**Materials provided**.

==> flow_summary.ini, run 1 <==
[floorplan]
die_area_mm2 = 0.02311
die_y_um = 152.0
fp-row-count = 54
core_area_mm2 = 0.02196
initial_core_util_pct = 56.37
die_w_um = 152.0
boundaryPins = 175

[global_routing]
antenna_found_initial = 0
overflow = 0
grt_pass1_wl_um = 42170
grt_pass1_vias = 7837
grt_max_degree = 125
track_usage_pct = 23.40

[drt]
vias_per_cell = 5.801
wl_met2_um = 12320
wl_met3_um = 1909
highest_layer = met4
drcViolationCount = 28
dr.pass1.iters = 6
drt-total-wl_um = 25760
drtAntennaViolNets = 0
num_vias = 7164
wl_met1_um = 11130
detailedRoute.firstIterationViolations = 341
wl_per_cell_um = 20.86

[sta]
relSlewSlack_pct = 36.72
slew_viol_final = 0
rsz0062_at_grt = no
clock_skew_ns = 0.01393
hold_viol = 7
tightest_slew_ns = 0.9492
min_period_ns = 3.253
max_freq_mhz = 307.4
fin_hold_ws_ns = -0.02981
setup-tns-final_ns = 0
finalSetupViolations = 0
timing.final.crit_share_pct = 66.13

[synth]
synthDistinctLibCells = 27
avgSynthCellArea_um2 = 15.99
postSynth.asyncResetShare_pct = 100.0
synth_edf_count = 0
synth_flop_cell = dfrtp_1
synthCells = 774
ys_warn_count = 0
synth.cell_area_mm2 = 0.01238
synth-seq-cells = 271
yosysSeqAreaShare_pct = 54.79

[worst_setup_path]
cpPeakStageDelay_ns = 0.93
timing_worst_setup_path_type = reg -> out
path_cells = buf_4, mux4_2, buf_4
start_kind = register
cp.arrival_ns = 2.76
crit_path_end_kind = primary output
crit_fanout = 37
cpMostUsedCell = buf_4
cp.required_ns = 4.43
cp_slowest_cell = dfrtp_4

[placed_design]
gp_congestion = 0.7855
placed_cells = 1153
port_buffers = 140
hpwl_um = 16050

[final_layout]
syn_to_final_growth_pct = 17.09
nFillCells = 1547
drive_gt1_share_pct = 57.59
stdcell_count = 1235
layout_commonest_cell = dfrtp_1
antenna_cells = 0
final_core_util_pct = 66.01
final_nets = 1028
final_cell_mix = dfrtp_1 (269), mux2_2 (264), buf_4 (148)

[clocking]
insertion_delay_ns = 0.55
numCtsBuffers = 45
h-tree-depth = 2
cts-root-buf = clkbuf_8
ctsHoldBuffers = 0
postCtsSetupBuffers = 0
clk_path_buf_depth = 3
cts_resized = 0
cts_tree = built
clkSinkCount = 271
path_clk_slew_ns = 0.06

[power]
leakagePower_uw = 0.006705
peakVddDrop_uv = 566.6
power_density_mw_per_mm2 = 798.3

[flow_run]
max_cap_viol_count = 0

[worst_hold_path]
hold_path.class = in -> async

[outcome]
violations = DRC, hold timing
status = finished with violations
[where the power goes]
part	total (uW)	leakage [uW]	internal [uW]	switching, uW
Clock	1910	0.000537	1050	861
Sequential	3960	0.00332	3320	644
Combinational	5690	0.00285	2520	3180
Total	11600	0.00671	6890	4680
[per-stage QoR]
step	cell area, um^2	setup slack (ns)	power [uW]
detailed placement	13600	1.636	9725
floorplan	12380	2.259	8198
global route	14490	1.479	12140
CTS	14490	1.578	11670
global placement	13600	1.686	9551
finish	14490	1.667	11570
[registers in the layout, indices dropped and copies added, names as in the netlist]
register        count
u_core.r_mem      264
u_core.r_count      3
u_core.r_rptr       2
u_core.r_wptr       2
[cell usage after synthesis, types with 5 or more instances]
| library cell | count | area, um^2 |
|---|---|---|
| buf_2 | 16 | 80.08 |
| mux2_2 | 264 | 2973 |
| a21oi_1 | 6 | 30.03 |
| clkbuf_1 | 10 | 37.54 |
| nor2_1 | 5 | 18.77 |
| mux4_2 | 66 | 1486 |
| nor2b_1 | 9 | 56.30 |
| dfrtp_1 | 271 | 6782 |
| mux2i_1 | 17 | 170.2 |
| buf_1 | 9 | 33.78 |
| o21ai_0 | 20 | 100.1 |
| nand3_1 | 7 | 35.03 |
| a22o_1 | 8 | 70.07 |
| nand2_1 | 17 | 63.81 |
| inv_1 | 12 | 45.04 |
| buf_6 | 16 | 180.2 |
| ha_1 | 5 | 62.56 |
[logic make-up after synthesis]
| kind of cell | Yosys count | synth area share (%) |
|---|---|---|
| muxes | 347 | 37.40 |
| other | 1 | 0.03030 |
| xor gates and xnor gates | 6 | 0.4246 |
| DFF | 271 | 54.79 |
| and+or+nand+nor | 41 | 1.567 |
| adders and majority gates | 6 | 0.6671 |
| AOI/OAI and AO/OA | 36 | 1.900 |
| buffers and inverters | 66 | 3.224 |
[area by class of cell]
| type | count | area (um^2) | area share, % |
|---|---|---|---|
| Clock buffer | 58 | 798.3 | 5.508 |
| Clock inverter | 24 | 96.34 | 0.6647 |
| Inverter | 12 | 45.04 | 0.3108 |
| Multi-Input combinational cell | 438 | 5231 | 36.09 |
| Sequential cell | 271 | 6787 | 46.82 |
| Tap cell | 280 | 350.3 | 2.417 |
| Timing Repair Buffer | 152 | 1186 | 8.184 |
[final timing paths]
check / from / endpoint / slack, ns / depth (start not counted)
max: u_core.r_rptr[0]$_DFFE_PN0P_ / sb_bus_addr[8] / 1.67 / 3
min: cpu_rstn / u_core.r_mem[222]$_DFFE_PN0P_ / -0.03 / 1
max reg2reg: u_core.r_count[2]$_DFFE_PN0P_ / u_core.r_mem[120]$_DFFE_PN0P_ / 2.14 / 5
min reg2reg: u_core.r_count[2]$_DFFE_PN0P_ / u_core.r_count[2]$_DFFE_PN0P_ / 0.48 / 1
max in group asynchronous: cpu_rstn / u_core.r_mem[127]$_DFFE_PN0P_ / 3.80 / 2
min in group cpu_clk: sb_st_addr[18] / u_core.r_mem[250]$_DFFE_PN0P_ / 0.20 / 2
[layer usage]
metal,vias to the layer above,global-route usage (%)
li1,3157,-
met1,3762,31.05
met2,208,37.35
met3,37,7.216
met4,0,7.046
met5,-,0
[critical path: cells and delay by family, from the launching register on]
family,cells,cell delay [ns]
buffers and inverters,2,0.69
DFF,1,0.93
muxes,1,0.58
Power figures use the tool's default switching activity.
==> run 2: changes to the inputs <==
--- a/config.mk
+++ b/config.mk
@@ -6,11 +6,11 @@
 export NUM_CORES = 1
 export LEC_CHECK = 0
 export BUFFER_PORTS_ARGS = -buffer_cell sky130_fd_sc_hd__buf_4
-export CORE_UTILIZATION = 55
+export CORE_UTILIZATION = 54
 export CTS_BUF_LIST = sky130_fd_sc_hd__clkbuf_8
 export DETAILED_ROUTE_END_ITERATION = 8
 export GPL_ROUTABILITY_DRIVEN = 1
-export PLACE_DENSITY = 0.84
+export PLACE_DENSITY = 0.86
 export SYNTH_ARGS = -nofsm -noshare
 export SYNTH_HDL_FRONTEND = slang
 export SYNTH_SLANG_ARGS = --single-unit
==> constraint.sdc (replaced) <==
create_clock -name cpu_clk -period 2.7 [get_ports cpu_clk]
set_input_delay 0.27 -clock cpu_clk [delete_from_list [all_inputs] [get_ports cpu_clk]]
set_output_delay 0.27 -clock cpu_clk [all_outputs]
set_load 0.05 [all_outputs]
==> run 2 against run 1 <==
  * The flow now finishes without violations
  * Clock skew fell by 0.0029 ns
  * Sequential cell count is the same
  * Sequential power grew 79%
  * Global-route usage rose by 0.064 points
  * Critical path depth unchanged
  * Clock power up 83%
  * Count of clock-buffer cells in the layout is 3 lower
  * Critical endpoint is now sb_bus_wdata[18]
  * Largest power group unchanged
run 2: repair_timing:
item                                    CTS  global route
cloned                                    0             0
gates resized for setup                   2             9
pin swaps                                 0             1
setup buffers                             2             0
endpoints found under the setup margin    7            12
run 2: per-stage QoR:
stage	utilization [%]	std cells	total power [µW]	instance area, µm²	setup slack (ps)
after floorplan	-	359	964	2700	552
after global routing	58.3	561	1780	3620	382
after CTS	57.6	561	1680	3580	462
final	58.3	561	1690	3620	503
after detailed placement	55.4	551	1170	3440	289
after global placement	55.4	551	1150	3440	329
File: src/rtl/cache_bus_arbiter.sv
// Round-robin arbiter sharing one memory port between the fetch (F) and
// data (M) cache controllers, forwarding beat-addressed burst transfers.
module cache_bus_arbiter
   import bus_pkg::*;
#(
   parameter int BEATS = BEATS_DEFAULT,
   parameter int ADDRW = 32
) (
   input  logic             clk,
   input  logic             reset,
   input  logic             HRequestF,
   input  logic [ADDRW-1:0] HAddrF,
   output logic             HReadyF,
   input  logic             HRequestM,
   input  logic             HWriteM,
   input  logic [ADDRW-1:0] HAddrM,
   input  logic [31:0]      HWDataM,
   output logic             HReadyM,
   output logic [31:0]      HRData,
   output logic             MemReq,
   output logic             MemWrite,
   output logic [ADDRW-1:0] MemAddr,
   output logic [31:0]      MemWData,
   input  logic [31:0]      MemRData,
   input  logic             MemReady
);

   localparam int BW = $clog2(BEATS);
   localparam logic [BW-1:0] BEAT_ONE = BW'(1);

   arb_state_t       state_q, state_d;
   logic [BW-1:0]    beat_q, beat_d;
   logic             last_m_q, last_m_d;
   logic             sel_m;
   logic [ADDRW-1:0] addr_sel;
   logic             unused_low;

   assign sel_m = (state_q == GRANT_M);

   mux2 #(.W(ADDRW)) u_addr_mux (
      .sel (sel_m),
      .a   (HAddrF),
      .b   (HAddrM),
      .y   (addr_sel)
   );

   // Byte/beat offset bits of the requester address are replaced by the beat counter.
   assign unused_low = ^addr_sel[BW+1:0];

   always_ff @(posedge clk or posedge reset) begin
      if (reset) begin
         state_q  <= IDLE;
         beat_q   <= '0;
         last_m_q <= 1'b0;
      end else begin
         state_q  <= state_d;
         beat_q   <= beat_d;
         last_m_q <= last_m_d;
      end
   end

   always_comb begin
      state_d  = state_q;
      beat_d   = beat_q;
      last_m_d = last_m_q;
      HReadyF  = 1'b0;
      HReadyM  = 1'b0;
      MemReq   = 1'b0;
      MemWrite = 1'b0;
      case (state_q)
         IDLE: begin
            beat_d = '0;
            // On a tie the side that did not own the bus last time wins.
            if (HRequestF && HRequestM)
               state_d = last_m_q ? GRANT_F : GRANT_M;
            else if (HRequestF)
               state_d = GRANT_F;
            else if (HRequestM)
               state_d = GRANT_M;
         end
         GRANT_F: begin
            MemReq  = HRequestF;
            HReadyF = MemReady;
            if (!HRequestF) begin
               state_d  = IDLE;
               beat_d   = '0;
               last_m_d = 1'b0;
            end else if (MemReady) begin
               beat_d = beat_q + BEAT_ONE;
            end
         end
         GRANT_M: begin
            MemReq   = HRequestM;
            MemWrite = HRequestM & HWriteM;
            HReadyM  = MemReady;
            if (!HRequestM) begin
               state_d  = IDLE;
               beat_d   = '0;
               last_m_d = 1'b1;
            end else if (MemReady) begin
               beat_d = beat_q + BEAT_ONE;
            end
         end
         default: begin
            state_d = IDLE;
            beat_d  = '0;
         end
      endcase
   end

   assign MemAddr  = MemReq ? {addr_sel[ADDRW-1:BW+2], beat_q, 2'b00} : '0;
   assign MemWData = MemReq ? HWDataM : '0;
   assign HRData   = MemRData;

endmodule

**The task**.
Which lines of the data contain the word "Sequential"? Copy each one.

**Your response**.
Sequential	3960	0.00332	3320	644
| Sequential cell | 271 | 6787 | 46.82 |
  * Sequential cell count is the same
  * Sequential power grew 79%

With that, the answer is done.